Thoughts on multi-sig and Ethereum
As the destruction of the library contract is non-retrievable and all the wallet that call this library cannot be re-written (it has already become a history on the blockchain). The only way to resolve this problem seems to be another hard fork. However, no decision has been given in the past week and hard fork means brushing away hundreds and thousands of transactions during this period. Meanwhile, although much larger amount of money was affected here than the DAO hack, the percentage of ether being affected is actually much smaller. As a result, we believe a hard fork is very unlikely, even though this is would be cruel to those asset holders.

Other than hard fork, we can think of two other possible compromises to mitigate the current damage.
1. Since a decent portion of the locked funds are raised for an ICO, we do think ICO should still issue the token as they have promised because it is their responsibility to take good care of investors’ money.
2. Create a new token that is meant to have the same value of ether.
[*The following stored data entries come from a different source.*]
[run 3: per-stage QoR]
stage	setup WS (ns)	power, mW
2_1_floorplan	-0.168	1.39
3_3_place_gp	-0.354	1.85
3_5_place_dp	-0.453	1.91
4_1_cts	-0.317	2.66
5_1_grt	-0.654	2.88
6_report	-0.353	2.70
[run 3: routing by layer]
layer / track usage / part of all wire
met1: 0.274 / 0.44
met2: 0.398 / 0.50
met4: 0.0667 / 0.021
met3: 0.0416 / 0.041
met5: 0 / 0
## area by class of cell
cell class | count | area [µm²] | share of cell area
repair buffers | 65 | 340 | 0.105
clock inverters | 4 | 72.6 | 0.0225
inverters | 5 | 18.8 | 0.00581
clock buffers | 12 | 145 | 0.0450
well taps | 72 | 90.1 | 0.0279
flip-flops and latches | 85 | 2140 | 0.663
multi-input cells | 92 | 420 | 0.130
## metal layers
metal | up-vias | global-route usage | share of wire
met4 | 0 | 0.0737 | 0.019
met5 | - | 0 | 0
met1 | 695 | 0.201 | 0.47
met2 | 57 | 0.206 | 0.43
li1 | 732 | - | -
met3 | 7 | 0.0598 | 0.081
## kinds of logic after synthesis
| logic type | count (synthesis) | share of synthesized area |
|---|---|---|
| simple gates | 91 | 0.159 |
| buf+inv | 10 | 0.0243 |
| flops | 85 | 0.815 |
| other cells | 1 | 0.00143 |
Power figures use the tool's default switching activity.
### src/rtl/decade_pkg.sv
package decade_pkg;
  localparam int DIGIT_W   = 4;
  localparam int TOP_DIGIT = 9;

  typedef enum logic {
    WRAP_RELOAD_AT_NINE = 1'b0,
    WRAP_CLEAR_AT_TEN   = 1'b1
  } wrap_e;

  // strobes from the decoder to the binary counter
  typedef struct packed {
    logic               loadStb;
    logic               incStb;
    logic               clearStb;
    logic [DIGIT_W-1:0] loadValue;
  } ctrl_t;
endpackage

### src/rtl/decade_control.sv
module decade_control
  import decade_pkg::*;
#(
  parameter wrap_e WRAP_MODE = WRAP_RELOAD_AT_NINE
) (
  input  logic               countEn,
  input  logic               loadEn,
  input  logic [DIGIT_W-1:0] loadData,
  input  logic [DIGIT_W-1:0] rawState,
  output ctrl_t              strobes
);
  localparam logic [DIGIT_W-1:0] NINE = DIGIT_W'(TOP_DIGIT);
  localparam logic [DIGIT_W-1:0] TEN  = DIGIT_W'(TOP_DIGIT + 1);

  generate
    if (WRAP_MODE == WRAP_RELOAD_AT_NINE) begin : g_reload
      logic wrapHit;
      assign wrapHit = (rawState == NINE) && countEn;
      always_comb begin
        strobes.incStb    = countEn;
        strobes.clearStb  = 1'b0;
        // external load has priority over the internal zero reload
        strobes.loadStb   = loadEn | wrapHit;
        strobes.loadValue = loadEn ? loadData : '0;
      end
    end else begin : g_clear
      logic overShoot;
      assign overShoot = (rawState == TEN);
      always_comb begin
        strobes.incStb    = countEn;
        strobes.clearStb  = overShoot;
        strobes.loadStb   = loadEn;
        strobes.loadValue = loadData;
      end
    end
  endgenerate
endmodule

### src/rtl/decade_datapath.sv
module decade_datapath
  import decade_pkg::*;
(
  input  logic               clk,
  input  logic               rst,
  input  ctrl_t              strobes,
  output logic [DIGIT_W-1:0] rawState,
  output logic [DIGIT_W-1:0] shownState
);
  logic [DIGIT_W-1:0] stateQ;
  logic [DIGIT_W-1:0] baseVal;
  logic [DIGIT_W-1:0] stateD;

  // a cleared state behaves as zero both on the output and as the count base
  assign baseVal = strobes.clearStb ? '0 : stateQ;

  always_comb begin
    if (strobes.loadStb)     stateD = strobes.loadValue;
    else if (strobes.incStb) stateD = baseVal + DIGIT_W'(1);
    else                     stateD = baseVal;
  end

  always_ff @(posedge clk) begin
    if (rst) stateQ <= '0;
    else     stateQ <= stateD;
  end

  assign rawState   = stateQ;
  assign shownState = baseVal;
endmodule

### src/rtl/decade_counter.sv
module decade_counter
  import decade_pkg::*;
#(
  parameter wrap_e WRAP_MODE = WRAP_RELOAD_AT_NINE
) (
  input  logic         clk,
  input  logic         rst,
  input  logic         countEn,
  input  logic         loadEn,
  input  logic [3:0]   loadData,
  output logic [3:0]   digit,
  output logic         carryOut
);
  ctrl_t              strobes;
  logic [DIGIT_W-1:0] rawState;
  logic [DIGIT_W-1:0] shownState;

  decade_control #(.WRAP_MODE(WRAP_MODE)) u_ctrl (
    .countEn (countEn),
    .loadEn  (loadEn),
    .loadData(loadData),
    .rawState(rawState),
    .strobes (strobes)
  );

  decade_datapath u_dp (
    .clk       (clk),
    .rst       (rst),
    .strobes   (strobes),
    .rawState  (rawState),
    .shownState(shownState)
  );

  assign digit    = shownState;
  assign carryOut = (shownState == DIGIT_W'(TOP_DIGIT)) && countEn;
endmodule

### config.mk
export PLATFORM = sky130hd
export DESIGN_NAME = decade_counter
export DESIGN_NICKNAME = d
export VERILOG_FILES = /design/src/rtl/decade_pkg.sv /design/src/rtl/decade_control.sv /design/src/rtl/decade_datapath.sv /design/src/rtl/decade_counter.sv
export SDC_FILE = /design/constraint.sdc
export NUM_CORES = 1
export LEC_CHECK = 0
export BUFFER_PORTS_ARGS = -buffer_cell sky130_fd_sc_hd__buf_2
export CORE_AREA = 2 2 39 41
export DETAILED_ROUTE_END_ITERATION = 12
export DIE_AREA = 0 0 41 43
export GPL_TIMING_DRIVEN = 0
export PLACE_DENSITY = 0.45
export SLEW_MARGIN = 20
export SYNTH_ARGS = -nofsm -noshare
export SYNTH_HDL_FRONTEND = slang
export SYNTH_SLANG_ARGS = --single-unit
### constraint.sdc
create_clock -name clk -period 2.05 [get_ports clk]
set_clock_uncertainty 0.05 [all_clocks]
set_input_delay 0.3075 -clock clk [delete_from_list [all_inputs] [get_ports clk]]
set_output_delay 0.3075 -clock clk [all_outputs]
set_load 0.01 [all_outputs]
# [After elaboration in Yosys (flattened, before gate mapping)]
# Index checks and enable logic that the tools add are counted.
# W data, S select, Z words.
[op_classes] add_sub_neg=1 n_mul=0 div=0 n_lt_le_gt_ge=0 eq_ne=1 shifts=0 mux=3 n_bitwise=1 n_reduce_logical=2
[op_table] cell="$mux W4" n=3
[op_table] cell="$add A4 B1 Y4 const B" n=1
[op_table] cell="$eq A4 B4 Y1 const B" n=1
[op_table] cell="$reduce_bool A2 Y1" n=1
[op_table] cell="$logic_and A1 B1 Y1" n=1
[op_table] cell="$or A1 B1 Y1" n=1
[totals] ff_bits=4 latch_bits=0 ramBits=0 romBits=0 inputBits=8 output_inout_bits=5 wordCells=9 n_memories=0

# [Depth between registers and ports, before layout]
[depth] word_depth=4 mapped_depth=5 mapped_depth_nobuf=5

# [By module]
# A second synthesis with hierarchy kept.
[hier_totals] cells_unflattened=40 area_unflattened_um2=332.8
[modules_own_cells] mod="decade_datapath" n_inst=1 cells_each=29 area_each_um2=255.2 seq_area_each_um2=80.1
[modules_own_cells] mod="decade_control" n_inst=1 cells_each=9 area_each_um2=65.1 seq_area_each_um2=0.0
[modules_own_cells] mod="decade_counter" n_inst=1 cells_each=2 area_each_um2=12.5 seq_area_each_um2=0.0

# [Worst setup path before layout]
# Ideal clock, no wire load.
[synth_timing] path_kind="register -> register" from="register u_dp.stateQ[1], in the netlist u_dp.rawState[1]" to="register u_dp.stateQ[3], in the netlist u_dp.rawState[3]" arrival_time_ps=1440 slack_ps=491 path_stages_with_launch=6 period_less_slack_ps=1559 path_cell_list="dfxtp_1 inv_1 ha_1 and4b_4 or4_1 o21ai_1"
[synth_via] elab_chain_len=4 elab_cells_between_ends=7 classes_between="1 x add/sub; 1 x eq/ne; 2 x mux; 1 x bitwise; 2 x reduce/logical"
[synth_rtl] item="start: declaration" line_no="decade_datapath.sv:10" rtl="logic [DIGIT_W-1:0] stateQ;"
[synth_rtl] item="start signal: assignment" line_no="decade_datapath.sv:25" rtl="else stateQ <= stateD;"
[synth_rtl] item="$eq A4 B4 Y1 (*)"
[synth_rtl] item="$logic_and A1 B1 Y1 (*)"
[synth_rtl] item="named net carryOut" line_no="decade_counter.sv:12" rtl="output logic carryOut"
[synth_rtl] item="$or A1 B1 Y1 (*)" line_no="decade_control.sv:23" rtl="strobes.loadStb = loadEn | wrapHit;"
[synth_rtl] item="$mux W4 / $reduce_bool A2 Y1 (equally long branches)"
# The timed path passes the listed nets; every way through them passes the cells marked *. The select of a mux whose other input is x is not followed.
# A chain may end at the register's enable or synchronous reset.

# [Final worst setup path]
[layout_timing] from="register u_dp.stateQ[0], in the netlist u_dp.rawState[0]" to="output port carryOut"
[layout_via] elab_chain_len=2
[layout_rtl] item="$eq A4 B4 Y1" line_no="decade_counter.sv:35" rtl="assign carryOut = (shownState == DIGIT_W'(TOP_DIGIT)) && countEn;"
[layout_rtl] item="$logic_and A1 B1 Y1" line_no="decade_counter.sv:35"
[layout_rtl] item="end: declaration" line_no="decade_counter.sv:12"
# Every way passes these cells.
This is kind of like what Bitfinex did when they lost their fund. Doing this require the entire community to agree on and admit value of such a token which is unlikely yet better than hard fork in our opinion.

Also many people blamed Ethereum for such kinds of vulnerabilities happened again and again but as I have explained, this really is such a simple mistake made by the creator to the library contract that people do not even need to be a programmer to understand it. They should either settled the ownership of the library contract along with its deployment or remove the self-destruction function within it. Blaming Ethereum is like blaming a knife manufacturer for their product being used by a murderer to kill people. 

Key Takeaways
1. Bear in mind that any operations made on Ethereum mainnet is non-retrievable and therefore any smart contract, especially those involved in custodian must to be audited extremely strictly. Even experience developer may make mistake because solidity and writing decentralized app is such a new thing that no one can claim to be an expert of.
2. Although Ethereum is a platform designed for decentralized application, currently most smart contracts in use fall into the categories of multi-sig wallet, crowd sale and token creation. However, there are platforms designed specifically for these processes and since they have taken away the ‘freedom’ (risk) of writing smart contract, the platform can possibly be safer, faster and cheaper. One of such platform is Stellar and we are going to explain how multi-sig wallet and token creation work on Stellar network in near future.
3. For those ICOs that has lost investors’ money, how can you convince your investor that you can deliver what you have promised to create while you cannot even make your own multi-sig wallet?